The core of Phosphorus will consist of (1) a formal capabilities language, (2) a capabilities parser, that translates a capability description into a logical description, (3) a dispatcher that invokes either the PowerLoom classifier or partial matcher to search for capabilities matching a user request, (4) a Selection module that assesses the suitability of retrieved capabilities either singly or in combination to service a user request. We will take a knowledge-based approach selecting agents, so that enhancements and preferences may be effected by axiomatic as well as procedural encodings of the decision-making process.
We will develop several ontologies: A Capabilities Ontology will formalize the semantics of capability descriptions. The original EXPECT capabilities ontology could assume the complete reliability of each advertised capability (capabilities are attached to EXPECT methods). One of our enhancements will allow for expression of empirical assessments reflecting observed agent behavior. A Similarity Ontology will contain taxonomic, heuristic and empirical knowledge used to evaluate the relative closeness of terms found in capability descriptions. This knowledge will augment the matching operation by, for example, defining contexts in which pairs of terms can be considered to be synonyms. An Assessment Ontology will formalize the choices and decisions performed by Phosphorus Selection module. It will also enumerate the various dimensions (action similarity, cost, time-to-completion, observed reliability, etc.) used in making an assessment.
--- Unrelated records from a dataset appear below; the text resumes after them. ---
Background: an optimization exercise with open tools, aiming at small area, a short achievable clock period and few clock cycles per item. Do not read the settings as production practice.

==> inputs of job 6397 <==
Design integer_dct_8x8_2d, start of the top module:
module integer_dct_8x8_2d (
  input  logic                                clk,
  input  logic                                rst_n,
  input  logic                                in_valid,
  output logic                                in_stall,
  input  logic [dct2d_pkg::SAMPLE_W-1:0]      in_sample_0,
  input  logic [dct2d_pkg::SAMPLE_W-1:0]      in_sample_1,
  input  logic [dct2d_pkg::SAMPLE_W-1:0]      in_sample_2,
  input  logic [dct2d_pkg::SAMPLE_W-1:0]      in_sample_3,
  input  logic [dct2d_pkg::SAMPLE_W-1:0]      in_sample_4,
  input  logic [dct2d_pkg::SAMPLE_W-1:0]      in_sample_5,
  input  logic [dct2d_pkg::SAMPLE_W-1:0]      in_sample_6,
  input  logic [dct2d_pkg::SAMPLE_W-1:0]      in_sample_7,
  output logic                                out_valid,
  input  logic                                out_stall,
  output logic signed [dct2d_pkg::COEF_W-1:0] out_coef_0,
  output logic signed [dct2d_pkg::COEF_W-1:0] out_coef_1,
  output logic signed [dct2d_pkg::COEF_W-1:0] out_coef_2,
  output logic signed [dct2d_pkg::COEF_W-1:0] out_coef_3,
  output logic signed [dct2d_pkg::COEF_W-1:0] out_coef_4,
  output logic signed [dct2d_pkg::COEF_W-1:0] out_coef_5,
  output logic signed [dct2d_pkg::COEF_W-1:0] out_coef_6,
  output logic signed [dct2d_pkg::COEF_W-1:0] out_coef_7,
  output logic                                out_last_row
);
Settings: LEC_CHECK=0, ABC_CLOCK_PERIOD_IN_PS=3500, CAP_MARGIN=20, CORE_MARGIN=2, CORE_UTILIZATION=50, SETUP_SLACK_MARGIN=4.0, SLEW_MARGIN=20; clock period 7.5 ns.
run.sh (not shown) runs the stock make flow with config.mk's settings and CLKGATE_MAP_FILE= SYNTH_SCRIPT=/design/flow/synth_recipe.tcl, a recipe that flattens the netlist after the stock synthesis.
==> job 9765: changes against job 6397 <==
--- a/flow/design.v
+++ b/flow/design.v
@@ -69,52 +69,57 @@
   assign d2 = cr[54 +: 9];
   assign d3 = cr[63 +: 9];
   assign e0 = s0 + s3;
   assign e1 = s1 + s2;
   assign e2 = s0 - s3;
   assign e3 = s1 - s2;
   assign y0 = $signed({2'b0, e0}) + $signed({2'b0, e1});
   assign y4 = $signed({1'b0, e0}) - $signed({1'b0, e1});
-  assign y2 = e2 + (e2 >>> 2) + (e3 >>> 1);
-  assign y6 = (e2 >>> 1) - e3 - (e3 >>> 2);
   assign p0 = ((d3 >>> 2) + d0) + ((d0 >>> 2) - (d0 >>> 4));
   assign p3 = ((d0 >>> 2) - d3) + ((d3 >>> 4) - (d3 >>> 2));
   assign p1 = (d1 + d2) - ((d2 >>> 2) + (d2 >>> 4));
   assign p2 = (d2 - d1) + ((d1 >>> 2) + (d1 >>> 4));
   logic [10:0]        l0;            
-  logic [32:0]        l2;            
   logic [54:0]        l4;            
-  logic [76:0]        l6;            
+  logic [19:0]        er;            
   logic [39:0]        pr;            
   always_ff @(posedge clk) begin
     if (adv) begin
       l0 <= y0[10:0];
-      l2 <= {l2[21:0], y2};
       l4 <= {l4[43:0], y4};
-      l6 <= {l6[65:0], y6};
+      er <= {e3, e2};
       pr <= {p3, p2, p1, p0};
     end
   end
+  logic signed [9:0]  f2, f3;
   logic signed [9:0]  q0, q1, q2, q3;
   logic signed [10:0] y1, y7, k1, k3;
+  assign f2 = er[0 +: 10];
+  assign f3 = er[10 +: 10];
+  assign y2 = f2 + (f2 >>> 2) + (f3 >>> 1);
+  assign y6 = (f2 >>> 1) - f3 - (f3 >>> 2);
   assign q0 = pr[0 +: 10];
   assign q1 = pr[10 +: 10];
   assign q2 = pr[20 +: 10];
   assign q3 = pr[30 +: 10];
   assign y1 = q0 + q1;
   assign k1 = q0 - q1;
   assign y7 = q2 + q3;
   assign k3 = q2 - q3;
   logic [10:0] l1;                   
+  logic [21:0] l2;                   
+  logic [65:0] l6;                   
   logic [76:0] l7;                   
   logic [21:0] kr;
   always_ff @(posedge clk) begin
     if (adv) begin
       l1 <= y1;
+      l2 <= {l2[10:0], y2};
+      l6 <= {l6[54:0], y6};
       l7 <= {l7[65:0], y7};
       kr <= {k3, k1};
     end
   end
   logic signed [10:0] kk1, kk3;
   logic signed [11:0] y3, y5;
   assign kk1 = kr[0 +: 11];
   assign kk3 = kr[11 +: 11];
@@ -126,21 +131,21 @@
     if (adv) begin
       l3 <= {l3[11:0], y3};
       l5 <= {l5[35:0], y5};
     end
   end
   logic [95:0] skq;
   assign skq[0 +: 12]  = {1'b0, l0};
   assign skq[12 +: 12] = {l1[10], l1};
-  assign skq[24 +: 12] = {l2[32], l2[22 +: 11]};
+  assign skq[24 +: 12] = {l2[21], l2[11 +: 11]};
   assign skq[36 +: 12] = l3[12 +: 12];
   assign skq[48 +: 12] = {l4[54], l4[44 +: 11]};
   assign skq[60 +: 12] = l5[36 +: 12];
-  assign skq[72 +: 12] = {l6[76], l6[66 +: 11]};
+  assign skq[72 +: 12] = {l6[65], l6[55 +: 11]};
   assign skq[84 +: 12] = {l7[76], l7[66 +: 11]};
   logic [2:0]  rs;
   logic [95:0] r0, r1, r2;
   assign rs = ph - 3'd1;
   for (genvar c = 0; c < 8; c++) begin : g_rot
     assign r0[12*c +: 12]  = skq[12*(7 - c) +: 12];
     assign r1[12*c +: 12]  = rs[0] ? r0[12*((c + 7) % 8) +: 12] : r0[12*c +: 12];
     assign r2[12*c +: 12]  = rs[1] ? r1[12*((c + 6) % 8) +: 12] : r1[12*c +: 12];
@@ -151,17 +156,18 @@
 `default_nettype none
 module dct2d_back (
   input  logic         clk,
   input  logic         adv,
   input  logic [95:0]  rin,     
   output logic [127:0] y        
 );
   typedef logic signed [12:0] w13_t;
-  typedef logic signed [15:0] w16_t;
+  typedef logic signed [13:0] w14_t;
+  typedef logic signed [14:0] w15_t;
   logic [83:0] dl0;
   logic [59:0] dl1;
   logic [35:0] dl2;
   logic [11:0] dl3;
   always_ff @(posedge clk) begin
     if (adv) begin
       dl0 <= {dl0[71:0], rin[0 +: 12]};
       dl1 <= {dl1[47:0], rin[12 +: 12]};
@@ -173,116 +179,93 @@
   assign x0 = dl0[72 +: 12];
   assign x1 = dl1[48 +: 12];
   assign x2 = dl2[24 +: 12];
   assign x3 = dl3;
   assign x4 = rin[48 +: 12];
   assign x5 = rin[60 +: 12];
   assign x6 = rin[72 +: 12];
   assign x7 = rin[84 +: 12];
-  w13_t s3n, d3n, s2n, d2n;
+  w13_t s3n, d3n, s2n, d2n, s1n, d1n;
   assign s3n = x3 + x4;
   assign d3n = x3 - x4;
   assign s2n = x2 + x5;
   assign d2n = x2 - x5;
-  logic [25:0] sd3a, sd3b, sd2;
+  assign s1n = x1 + x6;
+  assign d1n = x1 - x6;
+  logic [25:0] sd3a, sd3b, sd3c, sd3d, sd2a, sd2b, sd1;
   always_ff @(posedge clk) begin
     if (adv) begin
       sd3a <= {d3n, s3n};
       sd3b <= sd3a;
-      sd2  <= {d2n, s2n};
+      sd3c <= sd3b;
+      sd3d <= sd3c;
+      sd2a <= {d2n, s2n};
+      sd2b <= sd2a;
+      sd1  <= {d1n, s1n};
     end
   end
-  w13_t s1n, d1n, s2, d2, s3, d3;
-  assign s1n = x1 + x6;
-  assign d1n = x1 - x6;
-  assign s3  = sd3b[0 +: 13];
-  assign d3  = sd3b[13 +: 13];
-  assign s2  = sd2[0 +: 13];
-  assign d2  = sd2[13 +: 13];
-  w16_t t3, h3, g2;
-  w16_t ua, va, w2a, w6a, p1a, p3a, p5a, p7a;
-  assign t3  = d3 >>> 2;
-  assign h3  = (d3 >>> 4) - d3 - t3;
-  assign g2  = d2 - (d2 >>> 2) - (d2 >>> 4);
-  assign ua  = s3 + s2;
-  assign va  = s3 - s2;
-  assign w2a = -(s3 + (s3 >>> 2) + (s2 >>> 1));
-  assign w6a = s2 + (s2 >>> 2) - (s3 >>> 1);
-  assign p1a = t3 + g2;
-  assign p7a = d2 + h3;
-  assign p3a = t3 + h3 - g2 - d2;
-  assign p5a = t3 - h3 - g2 + d2;
-  logic [12:0] s1r, d1r;
-  logic [15:0] uar, var_, w2ar, w6ar, p1ar, p3ar, p5ar, p7ar;
-  logic [1:0]  s2lo, s3lo1;
+  w13_t s1, d1, s2, d2, s0n, d0n;
+  assign s1  = sd1[0 +: 13];
+  assign d1  = sd1[13 +: 13];
+  assign s2  = sd2b[0 +: 13];
+  assign d2  = sd2b[13 +: 13];
+  assign s0n = x0 + x7;
+  assign d0n = x0 - x7;
+  w14_t e1n, e3n, p1n, p2n;
+  assign e1n = s1 + s2;
+  assign e3n = s1 - s2;
+  assign p1n = (d1 + d2) - ((d2 >>> 2) + (d2 >>> 4));
+  assign p2n = (d2 - d1) + ((d1 >>> 2) + (d1 >>> 4));
+  logic [25:0] sd0;
+  logic [55:0] ep1;
   always_ff @(posedge clk) begin
     if (adv) begin
-      s1r   <= s1n;
-      d1r   <= d1n;
-      uar   <= ua;
-      var_  <= va;
-      w2ar  <= w2a;
-      w6ar  <= w6a;
-      p1ar  <= p1a;
-      p3ar  <= p3a;
-      p5ar  <= p5a;
-      p7ar  <= p7a;
-      s2lo  <= s2[1:0];
-      s3lo1 <= s3[1:0];
+      sd0 <= {d0n, s0n};
+      ep1 <= {p2n, p1n, e3n, e1n};
     end
   end
-  w13_t s0n, d0n, s1, d1;
-  assign s0n = x0 + x7;
-  assign d0n = x0 - x7;
-  assign s1  = s1r;
-  assign d1  = d1r;
-  w16_t ub, vb, w2b, w6b, b1, b3, b5, b7, h1;
-  assign ub  = $signed(uar) + s1;
-  assign vb  = $signed(var_) - s1;
-  assign w2b = $signed(w2ar) + (s1 >>> 1) - w16_t'({s1[0] < s2lo[0]});
-  assign w6b = $signed(w6ar) - s1 - (s1 >>> 2) + w16_t'({s1[1:0] < s2lo});
-  assign h1  = (d1 >>> 2) + (d1 >>> 4);
-  assign b1  = $signed(p1ar) + d1;
-  assign b7  = $signed(p7ar) - d1 + h1;
-  assign b3  = $signed(p3ar) - h1;
-  assign b5  = $signed(p5ar) - (d1 <<< 1) + h1;
-  logic [12:0] s0r, d0r;
-  logic [15:0] ubr, vbr, w2br, w6br, b1r, b3r, b5r, b7r;
-  logic [1:0]  s3lo2;
+  w13_t s0, d0, s3, d3;
+  assign s0 = sd0[0 +: 13];
+  assign d0 = sd0[13 +: 13];
+  assign s3 = sd3d[0 +: 13];
+  assign d3 = sd3d[13 +: 13];
+  w14_t e0n, e2n, p0n, p3n;
+  assign e0n = s0 + s3;
+  assign e2n = s0 - s3;
+  assign p0n = ((d3 >>> 2) + d0) + ((d0 >>> 2) - (d0 >>> 4));
+  assign p3n = ((d0 >>> 2) - d3) + ((d3 >>> 4) - (d3 >>> 2));
+  logic [55:0] ep0;
+  logic [55:0] ep1b;
   always_ff @(posedge clk) begin
     if (adv) begin
-      s0r   <= s0n;
-      d0r   <= d0n;
-      ubr   <= ub;
-      vbr   <= vb;
-      w2br  <= w2b;
-      w6br  <= w6b;
-      b1r   <= b1;
-      b3r   <= b3;
-      b5r   <= b5;
-      b7r   <= b7;
-      s3lo2 <= s3lo1;
+      ep0  <= {p3n, p0n, e2n, e0n};
+      ep1b <= ep1;
     end
   end
-  w13_t s0, d0;
-  assign s0 = s0r;
-  assign d0 = d0r;
-  w16_t g0, q0, o0, o1, o2, o3, o4, o5, o6, o7;
-  assign q0 = d0 >>> 2;
-  assign g0 = d0 + q0 - (d0 >>> 4);
-  assign o0 = s0 + $signed(ubr);
-  assign o4 = s0 + $signed(vbr);
-  assign o2 = s0 + (s0 >>> 2) + $signed(w2br) - w16_t'({s0[1:0] < s3lo2});
-  assign o6 = (s0 >>> 1) + $signed(w6br) - w16_t'({s0[0] < s3lo2[0]});
-  assign o1 = g0 + $signed(b1r);
-  assign o3 = g0 + q0 + $signed(b3r);
-  assign o5 = g0 - q0 + $signed(b5r);
-  assign o7 = q0 + $signed(b7r);
-  assign y = {o7, o6, o5, o4, o3, o2, o1, o0};
+  w14_t e0, e1, e2, e3, p0, p1, p2, p3;
+  assign e0 = ep0[0 +: 14];
+  assign e2 = ep0[14 +: 14];
+  assign p0 = ep0[28 +: 14];
+  assign p3 = ep0[42 +: 14];
+  assign e1 = ep1b[0 +: 14];
+  assign e3 = ep1b[14 +: 14];
+  assign p1 = ep1b[28 +: 14];
+  assign p2 = ep1b[42 +: 14];
+  w15_t o0, o1, o2, o3, o4, o5, o6, o7;
+  assign o0 = e0 + e1;
+  assign o4 = e0 - e1;
+  assign o2 = e2 + (e2 >>> 2) + (e3 >>> 1);
+  assign o6 = (e2 >>> 1) - e3 - (e3 >>> 2);
+  assign o1 = p0 + p1;
+  assign o7 = p2 + p3;
+  assign o3 = (p0 - p1) - (p2 - p3);
+  assign o5 = (p0 - p1) + (p2 - p3);
+  assign y = {o7[14], o7, o6[14], o6, o5[14], o5, o4[14], o4,
+              o3[14], o3, o2[14], o2, o1[14], o1, o0[14], o0};
 endmodule
 `default_nettype wire
 `default_nettype none
 module integer_dct_8x8_2d (
   input  logic                                clk,
   input  logic                                rst_n,
   input  logic                                in_valid,
   output logic                                in_stall,
@@ -311,17 +294,17 @@
   logic       wpar;      
   logic       pend;      
   logic       rd_on;     
   logic       s_v;       
   logic       adv;
   logic       free;
   logic       we;
   logic       rd_now;
-  logic [9:0] vl;        
+  logic [10:0] vl;       
   assign adv = ~s_v;
   always_comb begin
     if (rd_on) begin
       free = (wr < ph) || (wr == ph && adv);
     end else if (pend) begin
       free = (wr == 3'd0) && (ph == 3'd0) && adv;
     end else begin
       free = 1'b1;
@@ -336,17 +319,17 @@
       wr    <= '0;
       wpar  <= 1'b0;
       pend  <= 1'b0;
       rd_on <= 1'b0;
       vl    <= '0;
     end else begin
       if (adv) begin
         ph <= ph + 3'd1;
-        vl <= {vl[8:0], rd_now};
+        vl <= {vl[9:0], rd_now};
       end
       if (we) begin
         wr <= wr + 3'd1;
         if (wr == 3'd7) begin
           wpar <= ~wpar;
         end
       end
       if (we && wr == 3'd7) begin
@@ -399,18 +382,18 @@
     .rin (rin),
     .y   (ycoef)
   );
   logic         rv;        
   logic         rlast;
   logic [128:0] skid;
   logic         take;      
   logic         fire;
-  assign rv    = adv & vl[9];
-  assign rlast = (ph == 3'd1);
+  assign rv    = adv & vl[10];
+  assign rlast = (ph == 3'd2);
   assign fire  = out_valid & ~out_stall;
   assign take  = (~out_valid | fire) & (s_v | rv);
   always_ff @(posedge clk) begin
     if (!rst_n) begin
       out_valid <= 1'b0;
       s_v       <= 1'b0;
     end else begin
       if (~out_valid | fire) begin
==> flow/config.mk (replaced) <==
export PLATFORM = sky130hd
export DESIGN_NAME = integer_dct_8x8_2d
export DESIGN_NICKNAME = integer_dct_8x8_2d
export VERILOG_FILES = /design/flow/design.v
export SDC_FILE = /design/flow/constraint.sdc
export NUM_CORES = 4
export LEC_CHECK = 0
export ABC_CLOCK_PERIOD_IN_PS = 3000
export CAP_MARGIN = 20
export CORE_MARGIN = 2
export CORE_UTILIZATION = 50
export SETUP_SLACK_MARGIN = 4.5
export SLEW_MARGIN = 20
==> run notes <==
Against job 9765, the fmax of job 6397 is smaller by 15%.
Job 9765 ran to the end with no violations. Job 6397 finished clean.
Between job 6397 and job 9765, the lower register-to-register slack is in job 6397 (gap 0.78 ns).
No functional check of the RTL was part of any run of this note.

[separate check: timing with driven ports]
Ports are ideal in the flow. The routed layouts listed here were re-timed in OpenROAD.
Step 1, drivers: a clkbuf_16 drives clk and a buf_2 each remaining input, both assumed.
Step 2 times the ports against the registers' clock, not the clock port: input delays grow and output delays shrink by t, the midpoint of the rising clock arrivals with the driver on.
a / b / c = ideal ports / drivers / drivers and shift; a / b = the first two.
| run | t, ns | setup WS [ns] | worst setup path after step 2 | worst slew at a driven data input, ns |
|---|---|---|---|---|
| job 6397 | 0.916 | 2.320 / 2.320 / 2.320 | register to register | 0.06 |
| job 9765 | 0.905 | 3.101 / 3.101 / 3.101 | register to register | 0.05 |
After both steps setup and hold are still met in every run listed.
The testbed for evaluating and demonstrating Phosphorus will contain a library of agent capabilities for existing agents participating in CoABS TIES. Our demonstration need not involve the activation of any agents; instead, given a user request, the system can access the library of capabilities and display its decision of which agent or agents should be invoked to perform the request. When a user intervenes in a decision, either because Phosphorus cannot make a selection with certainty, or when one of its selections is overridden by a user; the system will take that experience as a learning opportunity. We will demonstrate how the learning component built into the PowerLoom partial matcher can improve system performance as it reacts to observations of user preferences. We will also show how explicit entry of knowledge into one of Phosphorus’ knowledge bases can directly influence the decision making process.
Future areas of work include better languages and tools to specify agent capabilities, additional dimensions to characterize agents (efficiency, reliability, etc), tracking the use of agents and assessing their actual capabilities, suggesting adequate partial matches, and using large amounts of background knowledge.